基因突变在肿瘤的发生和发展过程中扮演着重要的角色,随着近代分子生物学的发展及肿瘤精准医学的出现,在基因层面对肿瘤的研究越来越深入,特别是肿瘤发生的机制及抗肿瘤治疗方面,本文就几种常见的恶性肿瘤来阐述基因在肿瘤发生过程中的作用及临床指导意义。

乳腺癌与 BRCA1/2 基因

BRCA1 和 BRCA2 均属肿瘤抑制基因,BRCA1/2 编码的蛋白作用于多种细胞生命活动过程,包括 DNA 损伤修复、基因转录调控和细胞周期调节等,携带 BRCA1/2 基因突变的女性不仅乳腺癌发病风险增加,卵巢癌以及其他恶性肿瘤的发病率也会增加。

欧美研究数据表明,女性 BRCA1 基因突变携带者 70 岁前发生乳腺癌累积风险为 57.0%-60.0%,70 岁前发生卵巢癌累积风险为 40.0%-59.0%;女性 BCRA2 基因突变携带者风险分别为 49.0%-55.0%和 16.5%-18.0%。

相较于一般人群,BRCA1 和 BRCA2 基因突变携带者乳腺癌发病风险提高了 10-20 倍。

中国人群数据显示,BRCA1 基因突变携带者乳腺癌发生风险在 79 岁前为 37.9%,BRCA2 基因突变携带者为 36.5%。

PARP 是 DNA 单链断裂进行有效修复必需的物质。
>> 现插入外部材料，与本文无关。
`src/rtl/freelist_ckpt_pkg.sv`:
```
//----------------------------------------------------------------------------
// freelist_ckpt_pkg : shared defaults and rename-stage interface structs
// Revision: 1.0
//----------------------------------------------------------------------------
`default_nettype none

package freelist_ckpt_pkg;

  localparam int DP_NUM_DEF     = 2;
  localparam int RT_NUM_DEF     = 2;
  localparam int PREG_NUM_DEF   = 64;
  localparam int ARCH_NUM_DEF   = 32;
  localparam int CKPT_NUM_DEF   = 4;
  localparam int PREG_IDX_WIDTH = $clog2(PREG_NUM_DEF);
  localparam int FL_ENTRY_NUM   = PREG_NUM_DEF - ARCH_NUM_DEF;
  localparam int DP_CNT_W       = $clog2(DP_NUM_DEF + 1);
  localparam int RT_CNT_W       = $clog2(RT_NUM_DEF + 1);
  localparam int CKPT_ID_W      = $clog2(CKPT_NUM_DEF);

  typedef logic [$clog2(FL_ENTRY_NUM):0] fl_ptr_t;

  typedef struct packed {
    logic [DP_CNT_W-1:0] dp_num;
  } DP_FL;

  typedef struct packed {
    logic [DP_CNT_W-1:0]                         avail_num;
    logic [DP_NUM_DEF-1:0][PREG_IDX_WIDTH-1:0]   tag;
  } FL_DP;

  typedef struct packed {
    logic [RT_CNT_W-1:0]                         rt_num;
    logic [RT_NUM_DEF-1:0][PREG_IDX_WIDTH-1:0]   phy_reg;
  } ROB_FL;

  typedef struct packed {
    logic                 save;
    logic [CKPT_ID_W-1:0] id;
    logic                 free;
    logic [CKPT_ID_W-1:0] free_id;
    logic                 rollback;
    logic [CKPT_ID_W-1:0] rb_id;
  } BR_FL;

  function automatic int min_int(input int a, input int b);
    return (a < b) ? a : b;
  endfunction

endpackage

`default_nettype wire

```
`src/rtl/fl_ckpt_table.sv`:
```
//----------------------------------------------------------------------------
// fl_ckpt_table : head-pointer checkpoint slots with per-slot valid bits
// Revision: 1.0
//----------------------------------------------------------------------------
`default_nettype none

module fl_ckpt_table
  import freelist_ckpt_pkg::*;
#(
  parameter int CKPT_NUM = CKPT_NUM_DEF,
  parameter int PTR_W    = 6
) (
  input  logic                        i_clk,
  input  logic                        i_rst_n,
  input  logic                        i_clear,
  input  logic                        i_save,
  input  logic [$clog2(CKPT_NUM)-1:0] i_save_id,
  input  logic [PTR_W-1:0]            i_save_ptr,
  input  logic                        i_free,
  input  logic [$clog2(CKPT_NUM)-1:0] i_free_id,
  input  logic                        i_restore,
  input  logic [$clog2(CKPT_NUM)-1:0] i_restore_id,
  output logic [PTR_W-1:0]            o_restore_ptr,
  output logic                        o_restore_hit,
  output logic                        o_save_ovw,
  output logic [CKPT_NUM-1:0]         o_valid
);

  logic [PTR_W-1:0]    r_ptr [CKPT_NUM];
  logic [CKPT_NUM-1:0] r_valid;

  assign o_restore_ptr = r_ptr[i_restore_id];
  assign o_restore_hit = r_valid[i_restore_id];
  assign o_save_ovw    = i_save & r_valid[i_save_id];
  assign o_valid       = r_valid;

  // Save is applied last so it wins over a same-slot free.
  always_ff @(posedge i_clk or negedge i_rst_n) begin
    if (!i_rst_n) begin
      r_valid <= '0;
      for (int i = 0; i < CKPT_NUM; i++) r_ptr[i] <= '0;
    end else if (i_clear) begin
      r_valid <= '0;
    end else begin
      if (i_free) r_valid[i_free_id] <= 1'b0;
      if (i_restore && r_valid[i_restore_id]) r_valid[i_restore_id] <= 1'b0;
      if (i_save) begin
        r_valid[i_save_id] <= 1'b1;
        r_ptr[i_save_id]   <= i_save_ptr;
      end
    end
  end

endmodule

`default_nettype wire

```
`src/rtl/freelist_ckpt.sv`:
```
//----------------------------------------------------------------------------
// freelist_ckpt : multi-port physical-register free list with head checkpoints
// Revision: 1.0
//----------------------------------------------------------------------------
`default_nettype none

module freelist_ckpt
  import freelist_ckpt_pkg::*;
#(
  parameter int DP_NUM   = DP_NUM_DEF,
  parameter int RT_NUM   = RT_NUM_DEF,
  parameter int PREG_NUM = PREG_NUM_DEF,
  parameter int ARCH_NUM = ARCH_NUM_DEF,
  parameter int CKPT_NUM = CKPT_NUM_DEF
) (
  input  logic                                 clk_i,
  input  logic                                 rst_i,
  input  logic [$clog2(DP_NUM+1)-1:0]          dp_num_i,
  output logic [DP_NUM*$clog2(PREG_NUM)-1:0]   dp_tag_o,
  output logic [$clog2(DP_NUM+1)-1:0]          avail_num_o,
  input  logic [$clog2(RT_NUM+1)-1:0]          rt_num_i,
  input  logic [RT_NUM*$clog2(PREG_NUM)-1:0]   rt_preg_i,
  input  logic                                 ckpt_save_i,
  input  logic [$clog2(CKPT_NUM)-1:0]          ckpt_id_i,
  input  logic                                 ckpt_free_i,
  input  logic [$clog2(CKPT_NUM)-1:0]          ckpt_free_id_i,
  input  logic                                 rollback_i,
  input  logic [$clog2(CKPT_NUM)-1:0]          rollback_id_i,
  input  logic                                 flush_i,
  output logic [CKPT_NUM-1:0]                  ckpt_valid_o,
  output logic                                 err_o
);

  localparam int ENTRY_NUM = PREG_NUM - ARCH_NUM;
  localparam int IDX_W     = $clog2(ENTRY_NUM);
  localparam int PTR_W     = IDX_W + 1;
  localparam int TAG_W     = $clog2(PREG_NUM);
  localparam int DPN_W     = $clog2(DP_NUM + 1);

  if ((ENTRY_NUM < 2) || ((ENTRY_NUM & (ENTRY_NUM - 1)) != 0)) begin : g_entry_chk
    $error("freelist_ckpt: PREG_NUM-ARCH_NUM must be a power of two");
  end

  logic [TAG_W-1:0] r_entry [ENTRY_NUM];
  logic [PTR_W-1:0] r_head;
  logic [PTR_W-1:0] r_tail;
  logic             r_err;

  logic [PTR_W-1:0] w_count;
  logic [DPN_W-1:0] w_avail;
  logic [DPN_W-1:0] w_dp_eff;
  logic             w_dp_err;
  logic             w_rt_ovf;
  logic [PTR_W-1:0] w_tail_nxt;
  logic [PTR_W-1:0] w_head_alloc;
  logic [PTR_W-1:0] w_head_nxt;
  logic             w_dp_act;
  logic             w_rb;
  logic             w_rb_bad;
  logic             w_ck_hit;
  logic             w_save_ovw;
  logic [PTR_W-1:0] w_ck_ptr;
  logic [IDX_W-1:0] w_wr_idx [RT_NUM];

  for (genvar k = 0; k < DP_NUM; k++) begin : g_tag
    assign dp_tag_o[k*TAG_W +: TAG_W] = r_entry[IDX_W'(r_head[IDX_W-1:0] + IDX_W'(k))];
  end

  for (genvar k = 0; k < RT_NUM; k++) begin : g_wr
    assign w_wr_idx[k] = IDX_W'(r_tail[IDX_W-1:0] + IDX_W'(k));
  end

  assign w_count      = r_tail - r_head;
  assign w_avail      = DPN_W'(min_int(int'(w_count), DP_NUM));
  assign w_dp_err     = dp_num_i > w_avail;
  assign w_dp_eff     = w_dp_err ? w_avail : dp_num_i;
  assign w_rt_ovf     = (int'(w_count) + int'(rt_num_i)) > ENTRY_NUM;
  assign w_tail_nxt   = w_rt_ovf ? r_tail : r_tail + PTR_W'(rt_num_i);
  assign w_head_alloc = r_head + PTR_W'(w_dp_eff);

  // Flush outranks rollback, which in turn suppresses dispatch and save.
  assign w_dp_act = ~flush_i & ~rollback_i;
  assign w_rb     = rollback_i & ~flush_i;
  assign w_rb_bad = w_rb & ~w_ck_hit;

  always_comb begin
    w_head_nxt = w_head_alloc;
    if (flush_i)         w_head_nxt = w_tail_nxt - PTR_W'(ENTRY_NUM);
    else if (rollback_i) w_head_nxt = w_ck_hit ? w_ck_ptr : r_head;
  end

  fl_ckpt_table #(
    .CKPT_NUM (CKPT_NUM),
    .PTR_W    (PTR_W)
  ) u_ckpt (
    .i_clk         (clk_i),
    .i_rst_n       (rst_i),
    .i_clear       (flush_i),
    .i_save        (ckpt_save_i & w_dp_act),
    .i_save_id     (ckpt_id_i),
    .i_save_ptr    (w_head_alloc),
    .i_free        (ckpt_free_i & ~flush_i & ~w_rb_bad),
    .i_free_id     (ckpt_free_id_i),
    .i_restore     (w_rb),
    .i_restore_id  (rollback_id_i),
    .o_restore_ptr (w_ck_ptr),
    .o_restore_hit (w_ck_hit),
    .o_save_ovw    (w_save_ovw),
    .o_valid       (ckpt_valid_o)
  );

  always_ff @(posedge clk_i or negedge rst_i) begin
    if (!rst_i) begin
      for (int i = 0; i < ENTRY_NUM; i++) r_entry[i] <= TAG_W'(ARCH_NUM + i);
      r_head <= '0;
      r_tail <= PTR_W'(ENTRY_NUM);
      r_err  <= 1'b0;
    end else begin
      if (!w_rt_ovf) begin
        for (int k = 0; k < RT_NUM; k++) begin
          if (k < int'(rt_num_i)) r_entry[w_wr_idx[k]] <= rt_preg_i[k*TAG_W +: TAG_W];
        end
      end
      r_tail <= w_tail_nxt;
      r_head <= w_head_nxt;
      r_err  <= r_err | w_rt_ovf | w_rb_bad | (w_dp_act & (w_dp_err | w_save_ovw));
    end
  end

  assign avail_num_o = w_avail;
  assign err_o       = r_err;

endmodule

`default_nettype wire

```
`config.mk`:
```
export PLATFORM = sky130hd
export DESIGN_NAME = freelist_ckpt
export DESIGN_NICKNAME = d
export VERILOG_FILES = /design/src/rtl/freelist_ckpt_pkg.sv /design/src/rtl/fl_ckpt_table.sv /design/src/rtl/freelist_ckpt.sv
export SDC_FILE = /design/constraint.sdc
export NUM_CORES = 1
export LEC_CHECK = 0
export CAP_MARGIN = 20
export CORE_UTILIZATION = 57
export CTS_CLUSTER_DIAMETER = 100
export DETAILED_ROUTE_END_ITERATION = 12
export HOLD_SLACK_MARGIN = 0.06
export PLACE_DENSITY = 0.78
export SLEW_MARGIN = 20
export SYNTH_ARGS = -nofsm -noshare
export SYNTH_HDL_FRONTEND = slang
export SYNTH_HIERARCHICAL = 1
export SYNTH_SLANG_ARGS = --single-unit
```
`constraint.sdc`:
```
create_clock -name clk_i -period 5.1 [get_ports clk_i]
set_input_delay 1.53 -clock clk_i [delete_from_list [all_inputs] [get_ports clk_i]]
set_output_delay 1.53 -clock clk_i [all_outputs]
set_load 0.005 [all_outputs]
```
==> flow_summary_export.csv <==
group,metric,value,unit
outcome,status,"complete, no violations",
clock_tree,cts_sinks,233,
setup_path,cp_slowest_cell,"mux4_2",
routing,vias_per_cell,8.033,
setup_path,cp_num_buf_inv,2,
clock_tree,tritoncts,"yes",
setup_path,worst_path_most_repeated_cell,"mux4_2",
yosys,synthFlopType,"dfrtp_1",
timing,finalCritPeriodShare,99.45,%
routing,final_antenna_net_count,0,
global_routing,met1_usage,47.68,%
yosys,synth_cell_type_count,69,
timing,max_slew_margin,27.16,%
setup_path,crit_type,"flip-flop to output port",
finish,drive_gt1_share,40.94,%
routing,routed_wl,49.11,mm
finish,fillers,1918,
yosys,async_flop_share,100.0,%
setup_path,worstPathRequired,3.57,ns
setup_path,endpoint_kind,"output port",
global_routing,first_global_vias,12560,
routing,num_vias,12630,
global_routing,busiest_layer,"met2",
placed_design,place_congestion,0.9499,
die,die_area,27970,um^2
global_routing,grt_max_degree,98,
setup_path,cp-start-kind,"flip-flop",
clock_tree,clk_latency,0.55,ns
setup_path,critPathLaunch,"r_head[0]",
timing,setup_violations,0,
die,start_util,57.92,%
yosys,yosysSeqAreaShare,38.37,%
setup_path,path_cells,"ha_4 > buf_12 > mux4_2 > mux4_2 > mux2_2 > clkdlybuf4s50_1",
setup_path,r2r_start,"r_head[0]",
min_path,hp-class,"flip-flop to flip-flop",
yosys,synthCells,1200,
global_routing,antenna_found_initial,1,
timing,slew_viol_final,0,
die,die_h,167.3,um
die,ios,47,
global_routing,grt_util_met2,53.97,%
routing,drtIter0Drc,1884,
clock_tree,clk_path_buf_depth,3,
placed_design,post-dp-hpwl,31.63,mm
timing,max_freq,0.1972,GHz
global_routing,grt.total_usage,35.38,%
timing,finClkSkew,0.01472,ns
timing,fin_setup_tns,0,ns
yosys,ys_seq_elements,233,
routing,wl_per_cell,31.24,um
clock_tree,cts_buffers,27,
global_routing,use_met3,9.974,%
routing,drc,0,
clock_tree,root_buffer,"clkbuf_16",
yosys,syn_nets,1247,
setup_path,max_stage_delay,0.55,ns
timing,rsz0062_at_grt,"false",
yosys,avgSynthCellArea,12.97,um^2
finish,multi_input_area,9080,um^2
setup_path,cp_max_fo,17,
placed_design,io_buffers,46,
die,core_area,26880,um^2
routing,dr.pass1.iters,8,
global_routing,grt_pass1_wl,76.22,mm
timing,tightest_slew,1.089,ns
die,die_w,167.3,um
clock_tree,cts.htree.levels,1,
global_routing,overflow,0,
setup_path,critical-path-top-delay-family,"multiplexers",
clock_tree,clk_pin_slew,0.06,ns
finish,antenna_cells,0,
flow_run,drv_cap,0,
yosys,syn_area,15570,um^2
finish,regArea,5977,um^2
yosys,yosysWarnings,6,
yosys,synth-edff-count,0,
setup_path,cp_data_arrival_time,3.54,ns
timing,hold_viol_final,0,
finish,final_nets,1257,
timing,period_needed,5.072,ns
finish,synthToLayoutAreaGrowth,10.97,%
die,fp-row-count,60,
min_path,hp-start,"err_o",
==> cells in the final DEF (no fill, tap or decap), drive strengths merged, types with 15 or more instances in the layout <==
cell type / netlist / layout
o22ai: 193 / 193
a22oi: 32 / 32
a2bb2oi: 160 / 160
clkdlybuf4s50: 0 / 33
nor2: 25 / 25
ha: 15 / 15
mux2: 30 / 30
dfstp: 113 / 113
inv: 18 / 20
dfrtp: 120 / 120
nand2: 88 / 88
buf: 47 / 57
o2bb2a: 32 / 32
clkbuf: 62 / 43
mux4: 128 / 128
nand3: 20 / 20
==> path summary, 6_finish.rpt <==
check | endpoint | slack (ns) | cells past startpoint
max in group asynchronous | r_entry[40] | 3.08 | 2
max reg2reg | r_head[2] | 0.45 | 19
min in group asynchronous | u_ckpt/o_valid[0] | 0.99 | 1
max | dp_tag_o[11] | 0.03 | 6
min reg2reg | err_o | 0.50 | 1
min | err_o | 0.50 | 1
==> routing by layer <==
layer	wire (um)	vias to the layer above
met1	17940	6300
met5	0	-
met4	2472	0
li1	-	5026
met2	22370	1086
met3	6325	216
==> kinds of logic after synthesis <==
family                     count (synthesis)  synth area share, %
DFF                                      233                38.37
buffers and inverters                    127                3.738
xor gates and xnor gates                  16               0.9002
AOI/OAI and AO/OA                        471                29.14
muxes                                    160                20.82
and+or+nand+nor                          174                5.321
adders and majority gates                 19                1.720
==> worst reg2reg max path, delay by kind of cell, from the launching register on <==
kind	cells	cell delay (ns)
AND/OR/NAND/NOR	3	0.85
AO/OA/AOI/OAI	8	1.50
XOR/XNOR	1	0.11
buffers and inverters	2	0.12
flip-flops	1	0.46
adder cells (fa/ha/maj)	5	1.47
==> registers in the layout, indices dropped and copies added, names as in the netlist <==
| signal | flops |
|---|---|
| r_head | 6 |
| u_ckpt/r_ptr | 24 |
| u_ckpt/o_valid | 4 |
| err_o | 1 |
| r_tail | 6 |
| r_entry | 192 |
==> metrics by stage <==
step,util (%),cells,setup slack (ns),cell area (um^2),hold WS (ns)
CTS,64.16,1571,0.04902,17240,0.4984
global placement,60.82,1518,0.5277,16350,0.4616
detailed placement,60.84,1518,0.3209,16350,0.4862
finish,64.27,1572,0.02825,17270,0.4972
floorplan,-,1200,0.02649,15570,0.4643
global route,64.27,1572,0.001339,17270,0.5115
==> cell usage after synthesis, types with 3 or more instances <==
cell | number | area, um^2
a211oi_1 | 3 | 22.52
a21oi_1 | 9 | 45.04
a22oi_4 | 31 | 659.4
a2bb2oi_1 | 100 | 875.8
a2bb2oi_2 | 60 | 900.9
a31o_2 | 3 | 26.28
a41o_1 | 3 | 30.03
and3_1 | 3 | 18.77
buf_1 | 10 | 37.54
buf_2 | 24 | 120.1
buf_4 | 8 | 60.06
buf_6 | 3 | 33.78
clkbuf_1 | 62 | 232.7
dfrtp_1 | 120 | 3003
dfstp_2 | 113 | 2969
fa_1 | 4 | 80.08
ha_1 | 15 | 187.7
inv_1 | 16 | 60.06
mux2_2 | 30 | 337.8
mux4_2 | 128 | 2883
nand2_1 | 88 | 330.3
nand3_1 | 19 | 95.09
nand3b_1 | 4 | 30.03
nand4_1 | 3 | 18.77
nor2_1 | 25 | 93.84
nor2b_1 | 3 | 18.77
nor3_1 | 7 | 35.03
o211ai_1 | 4 | 30.03
o21ai_0 | 10 | 50.05
o22ai_1 | 193 | 1207
o2bb2a_1 | 16 | 160.2
o2bb2a_4 | 16 | 320.3
or3_1 | 5 | 31.28
xnor2_1 | 11 | 96.34
xor2_1 | 5 | 43.79
==> final cells by class <==
| cell class | count | area share, % |
|---|---|---|
| clock buffers | 43 | 4.607 |
| clock inverters | 7 | 0.3911 |
| inverters | 18 | 0.3911 |
| multi-input cells | 840 | 52.56 |
| flip-flops and latches | 233 | 34.60 |
| well taps | 341 | 2.470 |
| repair buffers | 90 | 4.976 |
==> what timing repair did <==
action / CTS / global route
pin swaps: 1 / 0
setup buffers: 3 / 1
gates resized for setup: 2 / 6
endpoints found under the setup margin: 7 / 4
hold buffers: 0 / 0
Power is left out: the tool's default activity adds up to more than one toggle a clock period on the data nets, which glitch-free logic cannot reach.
当 PARP 抑制剂与 DNA 相关的 PARP 活性位点结合,抑制其酶活性,同时将其捕获在 DNA 上,从而阻滞修复。当复制叉遇到 PARP DNA 复合物时,这也引起 DNA 双链断裂的形成。

在 BRCA1/2 基因突变导致的同源重组修复功能缺陷肿瘤中,DNA 双链断裂无法得到准确或有效的修复,替代性和易错配通路被激活,如典型的非同源性末端连接通路,引起基因组不稳定性增加,从而引起肿瘤细胞死亡 。

针对上述机制产生的抗肿瘤新药奥拉帕利就应运而生。

2017 年 ASCO 会议报道了 PARP 抑制剂奥拉帕利用于转移性乳腺癌患者的 Ⅲ 期临床试验结果。

该研究纳入 302 例 gBRCAmut 转移性激素受体阳性或 TNBC 患者,入组患者前期最多接受两线化疗,激素受体阳性乳腺癌患者至少接受 1 个疗程内分泌治疗并在内分泌治疗期间进展。研究结果显示,奥拉帕利组与标准化疗组相比降低了 gBRCAmut 乳腺癌 42%的疾病进展风险,无进展生存期延长约 2.8 个月。
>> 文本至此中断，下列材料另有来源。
--- config.mk ---
export PLATFORM = sky130hd
export DESIGN_NAME = arrow_scheduler
export DESIGN_NICKNAME = d
export VERILOG_FILES = /design/src/rtl/arrow_pkg.sv /design/src/rtl/arrow_slot_hit.sv /design/src/rtl/arrow_scheduler.sv
export SDC_FILE = /design/constraint.sdc
export NUM_CORES = 1
export LEC_CHECK = 0
export ABC_AREA = 0
export BUFFER_PORTS_ARGS = -buffer_cell sky130_fd_sc_hd__buf_2
export CAP_MARGIN = 10
export CORE_ASPECT_RATIO = 0.8
export CORE_MARGIN = 3
export CORE_UTILIZATION = 45
export CTS_BUF_LIST = sky130_fd_sc_hd__clkbuf_4 sky130_fd_sc_hd__clkbuf_8
export DETAILED_ROUTE_END_ITERATION = 10
export PLACE_DENSITY = 0.57
export SYNTH_ARGS = -nofsm -noshare
export SYNTH_HDL_FRONTEND = slang
export SYNTH_SLANG_ARGS = --single-unit
--- constraint.sdc ---
create_clock -name Clk -period 6.25 [get_ports Clk]
set_input_delay 0.625 -clock Clk [delete_from_list [all_inputs] [get_ports Clk]]
set_output_delay 0.625 -clock Clk [all_outputs]
set_load 0.01 [all_outputs]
奥拉帕利组客观缓解率达 59.9%,显著高于化疗组(59.9% vs 28.8%)。同时与对照组相比健康相关生活质量更好。

2018 年 1 月美国食品药品管理局批准了用于治疗携带 BRCA 基因突变的 HER-2 阴性的转移性乳腺癌的治疗1。

非小细胞肺癌与 EGFR/ALK 基因

蛋白酪氨酸激酶与肿瘤关系非常密切,它具有广泛的功能,能够调节正常细胞的许多行为。

目前认为人类基因组中 1%基因编码蛋白激酶,大约有 90 多个酪氨酸激酶。酪氨酸激酶是一个大家族,按其结构分 EGFR/ALK 属于受体酪氨酸激酶。

在肿瘤形成的过程中,酪氨酸激酶受体与配体的结合是其发挥功能的第一步。各种生长因子受体未与配体结合时,细胞内酶处于无活性状态,而一旦与配体结合,受体构象发生改变,多聚体形成等从而使胞内的酶激活。如果受体突变失去胞外识别部位,细胞内的酶活性则持续处于较高的水平,而识别部位关键的点突变亦可能导致酶活性持续升高,这些变化往往导致细胞异常及癌的发生。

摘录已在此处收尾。